SAN BENEDETTO DEL TRONTO – Cinquecento voti consentono a San Benedetto di mantenere un consigliere regionale a Palazzo Raffaello. Tanto è stato il distacco tra Fabio Urbinati (4.050 preferenze) e Monica Acciarri, ferma a quota 3.572.

Una fotografia non definitiva, dal momento che va ancora scritto il destino di Peppe Giorgini, a rischio beffa-bis dopo la clamorosa esclusione dal Senato di due anni fa (ma poi ha comunicato l’elezione).

La vittoria di Urbinati ha comunque un altro significato, strettamente cittadino. Sancisce infatti la debacle dell’amministrazione comunale, che in massa aveva fatto confluire i voti verso Claudio Benigni. Un’azione di disturbo che però si è arenata sia a livello provinciale (ultima posizione) che in città, dove il distacco dall’ex assessore ha superato abbondantemente le trecento unità.

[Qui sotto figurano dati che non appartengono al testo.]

`src/hdl/wrfc_pkg.sv`:
```
// Shared types, codes and constants of the WLAN receive frame classifier.
package wrfc_pkg;

  localparam int unsigned MIN_FRAME_BYTES_DEF = 24;
  localparam int unsigned POSITION_WIDTH_DEF  = 12;
  localparam int unsigned COUNTER_WIDTH_DEF   = 16;

  localparam int unsigned ADDR_W  = 48;
  localparam int unsigned LIMIT_W = 16;
  localparam int unsigned TOTAL_W = 16;

  localparam logic [LIMIT_W-1:0] DEAUTH_LIMIT_RST = 16'd10;
  localparam logic [LIMIT_W-1:0] EAPOL_LIMIT_RST  = 16'd20;

  // frame control first byte codes
  localparam logic [7:0] FC_DEAUTH    = 8'hC0;
  localparam logic [7:0] FC_DISASSOC  = 8'hA0;
  localparam logic [7:0] FC_PROBE_REQ = 8'h40;

  // EAPOL ethertype byte pair
  localparam logic [7:0] ETYPE_EAPOL_HI = 8'h88;
  localparam logic [7:0] ETYPE_EAPOL_LO = 8'h8E;

  // group bit of an address, first byte in the top position
  localparam int unsigned ADDR_GROUP_BIT = 40;

  typedef enum logic [1:0] {
    CLS_OTHER = 2'd0,
    CLS_MGMT  = 2'd1,
    CLS_DATA  = 2'd2
  } frame_class_e;

  typedef enum logic {
    MODE_BYTE = 1'b0,
    MODE_TICK = 1'b1
  } mode_e;

  typedef enum logic {
    RPT_FRAME  = 1'b0,
    RPT_WINDOW = 1'b1
  } report_kind_e;

  typedef enum logic {
    CFG_DEAUTH_LIMIT = 1'b0,
    CFG_EAPOL_LIMIT  = 1'b1
  } cfg_index_e;

  // summary of one finished frame, from the header parser
  typedef struct packed {
    logic              valid;
    logic              pairing;
    logic [ADDR_W-1:0] client;
    logic [ADDR_W-1:0] ap;
    logic              deauth;
    logic              eapol;
    logic [ADDR_W-1:0] network;
  } frm_rpt_t;

  // one result word
  typedef struct packed {
    logic               report_kind;
    logic               pairing_valid;
    logic [ADDR_W-1:0]  client_addr;
    logic [ADDR_W-1:0]  station_ap_addr;
    logic               deauth_seen;
    logic               eapol_seen;
    logic [ADDR_W-1:0]  network_addr;
    logic               deauth_alarm;
    logic               eapol_alarm;
    logic [TOTAL_W-1:0] deauth_total;
    logic [TOTAL_W-1:0] eapol_total;
  } rpt_t;

endpackage

```
`src/hdl/wrfc_if.sv`:
```
// Valid/ready channel interfaces for input bytes and result reports.
interface wrfc_in_if;
  logic       valid;
  logic       ready;
  logic       mode;
  logic [7:0] frame_byte;
  logic [1:0] frame_class;
  logic       first_flag;
  logic       last_flag;

  modport source (output valid, mode, frame_byte, frame_class, first_flag, last_flag,
                  input ready);
  modport sink   (input valid, mode, frame_byte, frame_class, first_flag, last_flag,
                  output ready);
endinterface

interface wrfc_out_if;
  logic                        valid;
  logic                        ready;
  logic                        report_kind;
  logic                        pairing_valid;
  logic [wrfc_pkg::ADDR_W-1:0] client_addr;
  logic [wrfc_pkg::ADDR_W-1:0] station_ap_addr;
  logic                        deauth_seen;
  logic                        eapol_seen;
  logic [wrfc_pkg::ADDR_W-1:0] network_addr;
  logic                        deauth_alarm;
  logic                        eapol_alarm;
  logic [wrfc_pkg::TOTAL_W-1:0] deauth_total;
  logic [wrfc_pkg::TOTAL_W-1:0] eapol_total;

  modport source (output valid, report_kind, pairing_valid, client_addr, station_ap_addr,
                  deauth_seen, eapol_seen, network_addr, deauth_alarm, eapol_alarm,
                  deauth_total, eapol_total,
                  input ready);
  modport sink   (input valid, report_kind, pairing_valid, client_addr, station_ap_addr,
                  deauth_seen, eapol_seen, network_addr, deauth_alarm, eapol_alarm,
                  deauth_total, eapol_total,
                  output ready);
endinterface

```
`src/hdl/wrfc_parse.sv`:
```
// Header parser: tracks one frame byte by byte and builds the frame summary.
module wrfc_parse #(
  parameter int unsigned MIN_FRAME_BYTES = wrfc_pkg::MIN_FRAME_BYTES_DEF,
  parameter int unsigned POSITION_WIDTH  = wrfc_pkg::POSITION_WIDTH_DEF
) (
  input  logic               clk_i,
  input  logic               rst_ni,
  input  logic               byte_en_i,
  input  logic [7:0]         frame_byte_i,
  input  logic [1:0]         frame_class_i,
  input  logic               first_flag_i,
  input  logic               last_flag_i,
  output wrfc_pkg::frm_rpt_t frm_o
);

  localparam int unsigned AW = wrfc_pkg::ADDR_W;
  localparam int unsigned PW = POSITION_WIDTH;

  logic [PW-1:0] pos_q, pos_d, pos_cur;
  logic [1:0]    cls_q, cls_d;
  logic [7:0]    ctl_lo_q, ctl_lo_d, ctl_hi_q, ctl_hi_d;
  logic [AW-1:0] addr1_q, addr1_d, addr2_q, addr2_d, addr3_q, addr3_d;
  logic [7:0]    prev_q;
  logic          hit_q, hit_d;

  logic          to_ds, from_ds, have_pair;
  logic [AW-1:0] cl_sel, ap_sel;

  always_comb begin
    pos_cur  = first_flag_i ? '0 : pos_q;
    cls_d    = first_flag_i ? frame_class_i : cls_q;
    hit_d    = first_flag_i ? 1'b0 : hit_q;
    ctl_lo_d = first_flag_i ? '0 : ctl_lo_q;
    ctl_hi_d = first_flag_i ? '0 : ctl_hi_q;
    addr1_d  = first_flag_i ? '0 : addr1_q;
    addr2_d  = first_flag_i ? '0 : addr2_q;
    addr3_d  = first_flag_i ? '0 : addr3_q;

    if (pos_cur != '0 && prev_q == wrfc_pkg::ETYPE_EAPOL_HI &&
        frame_byte_i == wrfc_pkg::ETYPE_EAPOL_LO) begin
      hit_d = 1'b1;
    end

    // place the byte by its header offset
    if (pos_cur == PW'(0)) begin
      ctl_lo_d = frame_byte_i;
    end else if (pos_cur == PW'(1)) begin
      ctl_hi_d = frame_byte_i;
    end else if (pos_cur >= PW'(4) && pos_cur <= PW'(9)) begin
      addr1_d = {addr1_d[AW-9:0], frame_byte_i};
    end else if (pos_cur >= PW'(10) && pos_cur <= PW'(15)) begin
      addr2_d = {addr2_d[AW-9:0], frame_byte_i};
    end else if (pos_cur >= PW'(16) && pos_cur <= PW'(21)) begin
      addr3_d = {addr3_d[AW-9:0], frame_byte_i};
    end

    // saturate the byte count
    pos_d = (pos_cur != '1) ? pos_cur + PW'(1) : pos_cur;
  end

  always_ff @(posedge clk_i or negedge rst_ni) begin
    if (!rst_ni) begin
      pos_q    <= '0;
      cls_q    <= '0;
      ctl_lo_q <= '0;
      ctl_hi_q <= '0;
      addr1_q  <= '0;
      addr2_q  <= '0;
      addr3_q  <= '0;
      prev_q   <= '0;
      hit_q    <= 1'b0;
    end else if (byte_en_i) begin
      pos_q    <= pos_d;
      cls_q    <= cls_d;
      ctl_lo_q <= ctl_lo_d;
      ctl_hi_q <= ctl_hi_d;
      addr1_q  <= addr1_d;
      addr2_q  <= addr2_d;
      addr3_q  <= addr3_d;
      prev_q   <= frame_byte_i;
      hit_q    <= hit_d;
    end
  end

  // data frame addressing from the DS bits
  always_comb begin
    to_ds     = ctl_hi_d[0];
    from_ds   = ctl_hi_d[1];
    have_pair = 1'b1;
    cl_sel    = addr2_d;
    ap_sel    = addr3_d;
    case ({from_ds, to_ds})
      2'b00: begin
        cl_sel = addr2_d;
        ap_sel = addr3_d;
      end
      2'b01: begin
        cl_sel = addr2_d;
        ap_sel = addr1_d;
      end
      2'b10: begin
        cl_sel = addr3_d;
        ap_sel = addr2_d;
      end
      default: begin
        have_pair = 1'b0;
      end
    endcase
  end

  always_comb begin
    frm_o       = '0;
    frm_o.valid = byte_en_i && last_flag_i && (pos_d >= PW'(MIN_FRAME_BYTES));
    case (cls_d)
      wrfc_pkg::CLS_MGMT: begin
        frm_o.deauth = (ctl_lo_d == wrfc_pkg::FC_DEAUTH) ||
                       (ctl_lo_d == wrfc_pkg::FC_DISASSOC);
        if (ctl_lo_d == wrfc_pkg::FC_PROBE_REQ && !addr2_d[wrfc_pkg::ADDR_GROUP_BIT]) begin
          frm_o.pairing = 1'b1;
          frm_o.client  = addr2_d;
          frm_o.ap      = '1;
        end
      end
      wrfc_pkg::CLS_DATA: begin
        if (have_pair && !cl_sel[wrfc_pkg::ADDR_GROUP_BIT]) begin
          frm_o.pairing = 1'b1;
          frm_o.client  = cl_sel;
          frm_o.ap      = ap_sel;
        end
        if (hit_d) begin
          frm_o.eapol   = 1'b1;
          frm_o.network = addr3_d;
        end
      end
      default: begin
      end
    endcase
  end

endmodule

```
`src/hdl/wlan_rx_frame_classifier.sv`:
```
// Top level of the WLAN receive frame classifier: counters, window reports, output stage.
// A report is registered into the output register, or into the skid register while
// the output word is held. Throughput: one input word per cycle while the skid
// register is empty; bytes and ticks alike take the single registered pass to the output.
// A two-entry output stage (output register plus skid register) keeps input flowing
// while a report waits; input stalls only when both entries are full.
// Reset (async, active low) clears frame state, counters and output valids and loads limits.
module wlan_rx_frame_classifier #(
  parameter int unsigned MIN_FRAME_BYTES = wrfc_pkg::MIN_FRAME_BYTES_DEF,
  parameter int unsigned POSITION_WIDTH  = wrfc_pkg::POSITION_WIDTH_DEF,
  parameter int unsigned COUNTER_WIDTH   = wrfc_pkg::COUNTER_WIDTH_DEF
) (
  input  logic                         clk_i,
  input  logic                         rst_ni,
  input  logic                         cfg_we_i,
  input  logic                         cfg_idx_i,
  input  logic [wrfc_pkg::LIMIT_W-1:0] cfg_data_i,
  wrfc_in_if.sink                      in_i,
  wrfc_out_if.source                   out_o
);

  localparam int unsigned CW    = COUNTER_WIDTH;
  localparam int unsigned CMP_W = (COUNTER_WIDTH > wrfc_pkg::LIMIT_W) ?
                                  COUNTER_WIDTH : wrfc_pkg::LIMIT_W;

  // configuration registers
  logic [wrfc_pkg::LIMIT_W-1:0] deauth_limit_q, eapol_limit_q;

  always_ff @(posedge clk_i or negedge rst_ni) begin
    if (!rst_ni) begin
      deauth_limit_q <= wrfc_pkg::DEAUTH_LIMIT_RST;
      eapol_limit_q  <= wrfc_pkg::EAPOL_LIMIT_RST;
    end else if (cfg_we_i) begin
      unique case (cfg_idx_i)
        wrfc_pkg::CFG_DEAUTH_LIMIT: deauth_limit_q <= cfg_data_i;
        wrfc_pkg::CFG_EAPOL_LIMIT:  eapol_limit_q  <= cfg_data_i;
        default: begin
        end
      endcase
    end
  end

  // input handshake: stall only while the skid entry holds a report
  logic in_acc, is_tick, byte_en;
  logic skid_valid_q, out_valid_q;

  assign in_i.ready = !skid_valid_q;
  assign in_acc     = in_i.valid && in_i.ready;
  assign is_tick    = (in_i.mode == wrfc_pkg::MODE_TICK);
  assign byte_en    = in_acc && !is_tick;

  wrfc_pkg::frm_rpt_t frm;

  wrfc_parse #(
    .MIN_FRAME_BYTES (MIN_FRAME_BYTES),
    .POSITION_WIDTH  (POSITION_WIDTH)
  ) u_parse (
    .clk_i         (clk_i),
    .rst_ni        (rst_ni),
    .byte_en_i     (byte_en),
    .frame_byte_i  (in_i.frame_byte),
    .frame_class_i (in_i.frame_class),
    .first_flag_i  (in_i.first_flag),
    .last_flag_i   (in_i.last_flag),
    .frm_o         (frm)
  );

  // window counters, saturating; a tick reports and clears them
  logic [CW-1:0]    deauth_cnt_q, deauth_cnt_d, eapol_cnt_q, eapol_cnt_d;
  logic [CMP_W-1:0] deauth_ext, eapol_ext;

  assign deauth_ext = CMP_W'(deauth_cnt_q);
  assign eapol_ext  = CMP_W'(eapol_cnt_q);

  always_comb begin
    deauth_cnt_d = deauth_cnt_q;
    eapol_cnt_d  = eapol_cnt_q;
    if (in_acc && is_tick) begin
      deauth_cnt_d = '0;
      eapol_cnt_d  = '0;
    end else begin
      if (frm.valid && frm.deauth && deauth_cnt_q != '1) begin
        deauth_cnt_d = deauth_cnt_q + CW'(1);
      end
      if (frm.valid && frm.eapol && eapol_cnt_q != '1) begin
        eapol_cnt_d = eapol_cnt_q + CW'(1);
      end
    end
  end

  always_ff @(posedge clk_i or negedge rst_ni) begin
    if (!rst_ni) begin
      deauth_cnt_q <= '0;
      eapol_cnt_q  <= '0;
    end else begin
      deauth_cnt_q <= deauth_cnt_d;
      eapol_cnt_q  <= eapol_cnt_d;
    end
  end

  // assemble the report word for this accepted word
  wrfc_pkg::rpt_t res;
  logic           res_valid;

  assign res_valid = in_acc && (is_tick || frm.valid);

  always_comb begin
    res = '0;
    if (is_tick) begin
      res.report_kind  = wrfc_pkg::RPT_WINDOW;
      res.deauth_alarm = deauth_ext > CMP_W'(deauth_limit_q);
      res.eapol_alarm  = eapol_ext > CMP_W'(eapol_limit_q);
      res.deauth_total = deauth_ext[wrfc_pkg::TOTAL_W-1:0];
      res.eapol_total  = eapol_ext[wrfc_pkg::TOTAL_W-1:0];
    end else begin
      res.report_kind     = wrfc_pkg::RPT_FRAME;
      res.pairing_valid   = frm.pairing;
      res.client_addr     = frm.client;
      res.station_ap_addr = frm.ap;
      res.deauth_seen     = frm.deauth;
      res.eapol_seen      = frm.eapol;
      res.network_addr    = frm.network;
    end
  end

  // output register plus skid entry
  wrfc_pkg::rpt_t out_q, skid_q;
  logic           out_pop;

  assign out_pop = out_valid_q && out_o.ready;

  always_ff @(posedge clk_i or negedge rst_ni) begin
    if (!rst_ni) begin
      out_valid_q  <= 1'b0;
      skid_valid_q <= 1'b0;
    end else if (skid_valid_q) begin
      // advance the waiting word once the output drains
      if (out_pop) begin
        skid_valid_q <= 1'b0;
      end
    end else if (res_valid) begin
      if (!out_valid_q || out_pop) begin
        out_valid_q <= 1'b1;
      end else begin
        skid_valid_q <= 1'b1;
      end
    end else if (out_pop) begin
      out_valid_q <= 1'b0;
    end
  end

  always_ff @(posedge clk_i) begin
    if (skid_valid_q) begin
      if (out_pop) begin
        out_q <= skid_q;
      end
    end else if (res_valid) begin
      if (!out_valid_q || out_pop) begin
        out_q <= res;
      end else begin
        skid_q <= res;
      end
    end
  end

  assign out_o.valid           = out_valid_q;
  assign out_o.report_kind     = out_q.report_kind;
  assign out_o.pairing_valid   = out_q.pairing_valid;
  assign out_o.client_addr     = out_q.client_addr;
  assign out_o.station_ap_addr = out_q.station_ap_addr;
  assign out_o.deauth_seen     = out_q.deauth_seen;
  assign out_o.eapol_seen      = out_q.eapol_seen;
  assign out_o.network_addr    = out_q.network_addr;
  assign out_o.deauth_alarm    = out_q.deauth_alarm;
  assign out_o.eapol_alarm     = out_q.eapol_alarm;
  assign out_o.deauth_total    = out_q.deauth_total;
  assign out_o.eapol_total     = out_q.eapol_total;

`ifndef SYNTHESIS
  // the skid entry fills only behind a held output word
  a_skid_behind_out: assert property (@(posedge clk_i) disable iff (!rst_ni)
    skid_valid_q |-> out_valid_q)
    else $error("skid entry valid while output register empty");

  // a window tick leaves both counters clear
  a_tick_clears: assert property (@(posedge clk_i) disable iff (!rst_ni)
    (in_acc && is_tick) |=> (deauth_cnt_q == '0 && eapol_cnt_q == '0))
    else $error("window counters not cleared after tick");

  // a counted deauth frame leaves a nonzero counter
  a_deauth_counted: assert property (@(posedge clk_i) disable iff (!rst_ni)
    (frm.valid && frm.deauth) |=> (deauth_cnt_q != '0))
    else $error("deauth frame not counted");

  // a report is never dropped while both entries are full
  a_no_drop: assert property (@(posedge clk_i) disable iff (!rst_ni)
    (out_valid_q && !out_o.ready && skid_valid_q) |=> (out_valid_q && skid_valid_q))
    else $error("report lost while output stalled");
`endif

endmodule

```
`src/flat_wrapper.sv`:
```
// flat-port wrapper written by rule: the top's interface ports become plain ports
module wlan_rx_frame_classifier_flat 
#(
  parameter int unsigned MIN_FRAME_BYTES = wrfc_pkg::MIN_FRAME_BYTES_DEF,
  parameter int unsigned POSITION_WIDTH  = wrfc_pkg::POSITION_WIDTH_DEF,
  parameter int unsigned COUNTER_WIDTH   = wrfc_pkg::COUNTER_WIDTH_DEF
)
  (clk_i, rst_ni, cfg_we_i, cfg_idx_i, cfg_data_i, in_i_valid, in_i_mode, in_i_frame_byte, in_i_frame_class, in_i_first_flag, in_i_last_flag, in_i_ready, out_o_valid, out_o_report_kind, out_o_pairing_valid, out_o_client_addr, out_o_station_ap_addr, out_o_deauth_seen, out_o_eapol_seen, out_o_network_addr, out_o_deauth_alarm, out_o_eapol_alarm, out_o_deauth_total, out_o_eapol_total, out_o_ready);
  wrfc_in_if in_i_i ();
  wrfc_out_if out_o_i ();
  input  logic clk_i;
  input  logic rst_ni;
  input  logic cfg_we_i;
  input  logic cfg_idx_i;
  input  logic [wrfc_pkg::LIMIT_W-1:0] cfg_data_i;
  input wire logic [$bits(in_i_i.valid)-1:0] in_i_valid;
  input wire logic [$bits(in_i_i.mode)-1:0] in_i_mode;
  input wire logic [$bits(in_i_i.frame_byte)-1:0] in_i_frame_byte;
  input wire logic [$bits(in_i_i.frame_class)-1:0] in_i_frame_class;
  input wire logic [$bits(in_i_i.first_flag)-1:0] in_i_first_flag;
  input wire logic [$bits(in_i_i.last_flag)-1:0] in_i_last_flag;
  output wire logic [$bits(in_i_i.ready)-1:0] in_i_ready;
  output wire logic [$bits(out_o_i.valid)-1:0] out_o_valid;
  output wire logic [$bits(out_o_i.report_kind)-1:0] out_o_report_kind;
  output wire logic [$bits(out_o_i.pairing_valid)-1:0] out_o_pairing_valid;
  output wire logic [$bits(out_o_i.client_addr)-1:0] out_o_client_addr;
  output wire logic [$bits(out_o_i.station_ap_addr)-1:0] out_o_station_ap_addr;
  output wire logic [$bits(out_o_i.deauth_seen)-1:0] out_o_deauth_seen;
  output wire logic [$bits(out_o_i.eapol_seen)-1:0] out_o_eapol_seen;
  output wire logic [$bits(out_o_i.network_addr)-1:0] out_o_network_addr;
  output wire logic [$bits(out_o_i.deauth_alarm)-1:0] out_o_deauth_alarm;
  output wire logic [$bits(out_o_i.eapol_alarm)-1:0] out_o_eapol_alarm;
  output wire logic [$bits(out_o_i.deauth_total)-1:0] out_o_deauth_total;
  output wire logic [$bits(out_o_i.eapol_total)-1:0] out_o_eapol_total;
  input wire logic [$bits(out_o_i.ready)-1:0] out_o_ready;
  assign in_i_i.valid = in_i_valid;
  assign in_i_i.mode = in_i_mode;
  assign in_i_i.frame_byte = in_i_frame_byte;
  assign in_i_i.frame_class = in_i_frame_class;
  assign in_i_i.first_flag = in_i_first_flag;
  assign in_i_i.last_flag = in_i_last_flag;
  assign in_i_ready = in_i_i.ready;
  assign out_o_valid = out_o_i.valid;
  assign out_o_report_kind = out_o_i.report_kind;
  assign out_o_pairing_valid = out_o_i.pairing_valid;
  assign out_o_client_addr = out_o_i.client_addr;
  assign out_o_station_ap_addr = out_o_i.station_ap_addr;
  assign out_o_deauth_seen = out_o_i.deauth_seen;
  assign out_o_eapol_seen = out_o_i.eapol_seen;
  assign out_o_network_addr = out_o_i.network_addr;
  assign out_o_deauth_alarm = out_o_i.deauth_alarm;
  assign out_o_eapol_alarm = out_o_i.eapol_alarm;
  assign out_o_deauth_total = out_o_i.deauth_total;
  assign out_o_eapol_total = out_o_i.eapol_total;
  assign out_o_i.ready = out_o_ready;
  wlan_rx_frame_classifier #(.MIN_FRAME_BYTES(MIN_FRAME_BYTES), .POSITION_WIDTH(POSITION_WIDTH), .COUNTER_WIDTH(COUNTER_WIDTH)) u_core (.clk_i(clk_i), .rst_ni(rst_ni), .cfg_we_i(cfg_we_i), .cfg_idx_i(cfg_idx_i), .cfg_data_i(cfg_data_i), .in_i(in_i_i), .out_o(out_o_i));
endmodule
```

Gaspari ci aveva messo faccia e messaggini, che invitavano platealmente a votare il capogruppo del Pd. Atteggiamenti che hanno suscitato scalpore e irritato i renziani, esplosi all’alba di lunedì in un urlo liberatorio.

Avevamo tutti contro – sono state le prime parole di Urbinati – non mi rendo conto di quello che abbiamo combinato. La parte del partito che vogliamo è prevalente in città. Non potevamo permetterci di non eleggere alcun consigliere sambenedettese . Non ci aspettavamo un’affermazione cosi netta, considerata la disparità delle forze in campo. Se prendiamo i consiglieri comunali, la giunta e il sindaco stesso che erano schierati dall’altra parte, sembrava non dovesse esserci partita. Invece i cittadini hanno detto un’altra cosa”.

Urbinati raccoglierà la staffetta da Paolo Perazzoli, suo grande sostenitore in questa campagna. Anche l’ex sindaco nel 2010 si collocò al secondo posto, ma all’epoca furono necessarie ben 5.276 preferenze, con il primo escluso Pietro Colonnella che rimase a piedi nonostante le 4.714 schede a favore.

Discorso opposto per la Casini. Al contrario migliora il dato dell’allora primatista Canzian: 7.506 contro i 6.702 dell’ascolano. Un assessorato di peso – sussurra qualcuno – non dovrebbe negarglielo nessuno.

Cinque anni fa il Pdl si laureò primo partito cittadino col 34,11%, numero quasi quattro volte superiore alle briciole raccolte oggi da Forza Italia: 9,6%. Sommandoci il risultato disastroso di Marche 2020 non si arriva al 15%, asticella sufficiente a decretare l’epilogo di un matrimonio mai realmente celebrato.

Sul fronte di chi cresce, è notevole il balzo della Lega Nord. Alle passate elezioni regionali si arenò al 3,99%; niente a che vedere con il 10,22 del 2015. Migliora pure il Pd, con l’effetto Renzi tutt’altro che evaporato: dal 29% del 2010 al 39,6% attuale.

Ma la medaglia d’oro, ahinoi, se l’aggiudica il partito dell’astensione: se nel 2010 navigava al 36,4%, stavolta sfonda il 50%. Un marchigiano su due se n’è fregato.